Rule 2.11: Disqualification.

"(A) A judge shall disqualify himself or herself in any proceeding in which the judge's impartiality MIGHT REASONABLY BE QUESTIONED . . . (my emphasis.)

(A)(2)(d): The judge knows that the judge "is likely to be a material witness in the proceeding."

(A)(5): The judge . . . was associated with a lawyer who participated substantially as a lawyer in the matter during such association."

(My comment: Was attorney Grueskin involved in the selection of Dubofsky to create a legal rationale for the contemplated PERA COLA taking?  Was the taking of the COLA contemplated even while Hood and Grueskin were colleagues at Isaacson Rosenbaum?  Has Justice Hood ever had conversations with Grueskin regarding the PERA COLA benefit or "actuarial necessity"?  Has Justice Hood had any association with the Colorado PERA defense team's Grueskin while Colorado PERA was contemplating a taking of the PERA COLA benefit in 2008, 2009, or 2010?  If so, what was communicated between the two?

As we have seen, Colorado PERA's legal strategy in the case, Justus v. State, has employed the concept of "actuarial necessity."  Justice Hood's law firm, Isaacson Rosenbaum grappled with this legal concept in 2006 while addressing state ballot measure #93.  (It would be interesting to listen to the tapes of initiative hearings on this 2006 ballot measure #93.)

Language relating to "actuarial necessity" was placed into SB10-001 itself, over the objections of Colorado PERA's attorneys and lobbyists:

"One amendment was modified before passage.  It says PERA will provide written notice to all members that an actuarial necessity, a legal term that means the future fund is in peril, could occur and the General Assembly could modify the benefits allowed by the plan.  In earlier debate, several witnesses had testified that changing cost-of-living adjustment benefits amounted to a breach of contract."$FILE/001_01.pdf

Code of Judicial Conduct:

"Under this Rule, a judge is disqualified, whenever the judge's impartiality might reasonably be questioned  . . ."

(My comment: Did Justice Hood disclose any facts pertinent to his potential disqualification due to an association with Mark Grueskin in the Moreno case?)

"A judge's obligation not to hear or decide matters in which disqualification is required applies regardless of whether a motion to disqualify is filed."

"A judge should disclose on the record information that the judge believes the parties or their lawyers might reasonably consider relevant to a possible motion for disqualification, even if the judge believes there is no basis for disqualification."

From the Annotation:  "Appearance of impropriety, not actual prejudice, is sufficient to warrant recusal."

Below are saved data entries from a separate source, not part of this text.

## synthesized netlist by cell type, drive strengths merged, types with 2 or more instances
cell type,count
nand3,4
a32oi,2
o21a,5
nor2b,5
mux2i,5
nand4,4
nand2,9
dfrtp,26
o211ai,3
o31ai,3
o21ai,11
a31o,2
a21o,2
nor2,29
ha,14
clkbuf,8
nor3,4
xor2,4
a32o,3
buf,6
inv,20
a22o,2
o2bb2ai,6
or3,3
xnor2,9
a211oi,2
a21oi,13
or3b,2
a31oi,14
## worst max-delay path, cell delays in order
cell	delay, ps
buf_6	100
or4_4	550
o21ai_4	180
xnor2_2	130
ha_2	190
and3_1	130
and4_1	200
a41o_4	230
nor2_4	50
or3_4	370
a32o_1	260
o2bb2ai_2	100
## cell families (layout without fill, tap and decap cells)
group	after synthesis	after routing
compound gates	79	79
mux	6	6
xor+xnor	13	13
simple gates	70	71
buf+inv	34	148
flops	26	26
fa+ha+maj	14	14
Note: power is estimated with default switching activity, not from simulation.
===== src/rtl/mbx_own_ctl.sv =====
module mbx_own_ctl #(
  parameter int WORDS = mbx_pkg::MBX_WORDS,
  localparam int AW = $clog2(WORDS)
) (
  input  logic                 clk,
  input  logic                 rst_n,
  input  logic                 fn_reset,
  input  logic                 owner,
  input  logic                 rq_we,
  input  logic [AW-1:0]        rq_addr,
  input  mbx_pkg::word_t       rq_wdata,
  input  logic                 rs_we,
  input  logic [AW-1:0]        rs_addr,
  input  mbx_pkg::word_t       rs_wdata,
  output logic [WORDS-1:0]     wr_sel,
  output mbx_pkg::word_t       wr_val,
  output logic                 hand_fwd,
  output logic                 hand_back,
  output logic                 req_pulse,
  output logic                 rsp_pulse
);
  localparam logic [AW-1:0] LAST = AW'(WORDS - 1);

  logic rq_ok, rs_ok;

  assign rq_ok     = rq_we && !owner && !fn_reset;
  assign rs_ok     = rs_we && owner;
  assign hand_fwd  = rq_ok && (rq_addr == LAST);
  assign hand_back = rs_ok && (rs_addr == LAST);

  always_comb begin
    wr_sel = '0;
    wr_val = '0;
    if (rq_ok) begin
      wr_sel[rq_addr] = 1'b1;
      wr_val = (rq_addr == LAST) ? mbx_pkg::put_owner(rq_wdata, 1'b1) : rq_wdata;
    end else if (rs_ok) begin
      wr_sel[rs_addr] = 1'b1;
      wr_val = (rs_addr == LAST) ? mbx_pkg::put_owner(rs_wdata, 1'b0) : rs_wdata;
    end
  end

  always_ff @(posedge clk or negedge rst_n) begin
    if (!rst_n) begin
      req_pulse <= 1'b0;
      rsp_pulse <= 1'b0;
    end else begin
      req_pulse <= hand_fwd;
      rsp_pulse <= hand_back;
    end
  end
endmodule
## src/rtl/safe_ring_pkg.sv

```systemverilog
package safe_ring_pkg;

    // Number of ring positions; the register is one bit per position.
    localparam int unsigned SR_NSTATE = 5;
    localparam int unsigned SR_SELW   = 2;

    typedef logic [SR_NSTATE-1:0] sr_code_t;

    localparam sr_code_t SR_IDLE = sr_code_t'(1);

    // Which source feeds the state register on the next edge.
    typedef enum logic [SR_SELW-1:0] {
        SR_SEL_HOLD    = 2'd0,
        SR_SEL_STEP    = 2'd1,
        SR_SEL_RECOVER = 2'd2,
        SR_SEL_LOAD    = 2'd3
    } sr_sel_t;

    // Decision bundle produced by the next-state logic.
    typedef struct packed {
        sr_sel_t  sel;
        sr_code_t nxt;
        logic     bad;
    } sr_dec_t;

    // Move the hot bit one place toward the MSB, wrapping to bit 0.
    function automatic sr_code_t sr_rotate(input sr_code_t c);
        return {c[SR_NSTATE-2:0], c[SR_NSTATE-1]};
    endfunction

endpackage

```

## src/rtl/sr_legal_det.sv

```systemverilog
module sr_legal_det
    import safe_ring_pkg::*;
(
    input  sr_code_t code_i,
    output logic     legal_o
);
    // Ripple scan: "seen one" and "seen two or more" chains.
    logic [SR_NSTATE-1:0] seen_one;
    logic [SR_NSTATE-1:0] seen_two;

    assign seen_one[0] = code_i[0];
    assign seen_two[0] = 1'b0;

    generate
        for (genvar i = 1; i < SR_NSTATE; i++) begin : g_scan
            assign seen_one[i] = seen_one[i-1] | code_i[i];
            assign seen_two[i] = seen_two[i-1] | (seen_one[i-1] & code_i[i]);
        end
    endgenerate

    assign legal_o = seen_one[SR_NSTATE-1] & ~seen_two[SR_NSTATE-1];

endmodule

```

## src/rtl/sr_next_logic.sv

```systemverilog
module sr_next_logic
    import safe_ring_pkg::*;
(
    input  sr_code_t cur_i,
    input  logic     advance_i,
    input  logic     load_en_i,
    input  sr_code_t load_val_i,
    output sr_dec_t  dec_o
);
    logic legal;

    sr_legal_det u_det (
        .code_i  (cur_i),
        .legal_o (legal)
    );

    // Priority: load, then recovery, then step, then hold.
    always_comb begin
        dec_o.bad = ~legal;
        if (load_en_i) begin
            dec_o.sel = SR_SEL_LOAD;
        end else if (!legal) begin
            dec_o.sel = SR_SEL_RECOVER;
        end else if (advance_i) begin
            dec_o.sel = SR_SEL_STEP;
        end else begin
            dec_o.sel = SR_SEL_HOLD;
        end

        unique case (dec_o.sel)
            SR_SEL_LOAD:    dec_o.nxt = load_val_i;
            SR_SEL_RECOVER: dec_o.nxt = SR_IDLE;
            SR_SEL_STEP:    dec_o.nxt = sr_rotate(cur_i);
            default:        dec_o.nxt = cur_i;
        endcase
    end

endmodule

```

## src/rtl/sr_state_reg.sv

```systemverilog
module sr_state_reg
    import safe_ring_pkg::*;
(
    input  logic     clk,
    input  logic     rst,
    input  sr_code_t nxt_i,
    output sr_code_t q_o
);
    always_ff @(posedge clk) begin
        if (rst) begin
            q_o <= SR_IDLE;
        end else begin
            q_o <= nxt_i;
        end
    end

endmodule

```

## src/rtl/sr_err_flag.sv

```systemverilog
module sr_err_flag (
    input  logic clk,
    input  logic rst,
    input  logic bad_i,
    output logic err_o
);
    always_ff @(posedge clk) begin
        if (rst) begin
            err_o <= 1'b0;
        end else begin
            err_o <= bad_i;
        end
    end

endmodule

```

## src/rtl/safe_ring_fsm.sv

```systemverilog
module safe_ring_fsm
    import safe_ring_pkg::*;
(
    input  logic                 clk,
    input  logic                 rst,
    input  logic                 advance,
    input  logic                 load_en,
    input  logic [SR_NSTATE-1:0] load_val,
    output logic [SR_NSTATE-1:0] state_o,
    output logic                 err_o
);
    sr_code_t cur_q;
    sr_dec_t  dec;

    sr_next_logic u_next (
        .cur_i      (cur_q),
        .advance_i  (advance),
        .load_en_i  (load_en),
        .load_val_i (load_val),
        .dec_o      (dec)
    );

    sr_state_reg u_reg (
        .clk   (clk),
        .rst   (rst),
        .nxt_i (dec.nxt),
        .q_o   (cur_q)
    );

    sr_err_flag u_err (
        .clk   (clk),
        .rst   (rst),
        .bad_i (dec.bad),
        .err_o (err_o)
    );

    assign state_o = cur_q;

endmodule

```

(My comment: Has Justice Hood made any such disclosures in the case Justus v. State?  Did Justice Hood make any such disclosures in the Moreno redistricting case?  If so, what disclosures were made?)

“Hood also has close ties to Democrat [sic] Party attorney (and frequent Colorado Supreme Court litigator) Mark Grueskin, dating from their time as colleagues in the politically connected (and politically active) Isaacson Rosenbaum P.C. law firm – associations that may have been related to his removal from the 2011 Congressional redistricting lawsuits, before the case was reassigned to Denver District Court Chief Judge Robert Hyatt . . .”


Justice William Hood’s work at Isaacson Rosenbaum:

“Before moving to the bench, Judge Hood was a shareholder at Isaacson Rosenbaum P.C., where he did both civil and criminal trial work.”

“Hood, 50, has been a Denver District Court judge since 2007. Prior to becoming a judge, Hood practiced at the private firm Isaacson Rosenbaum.”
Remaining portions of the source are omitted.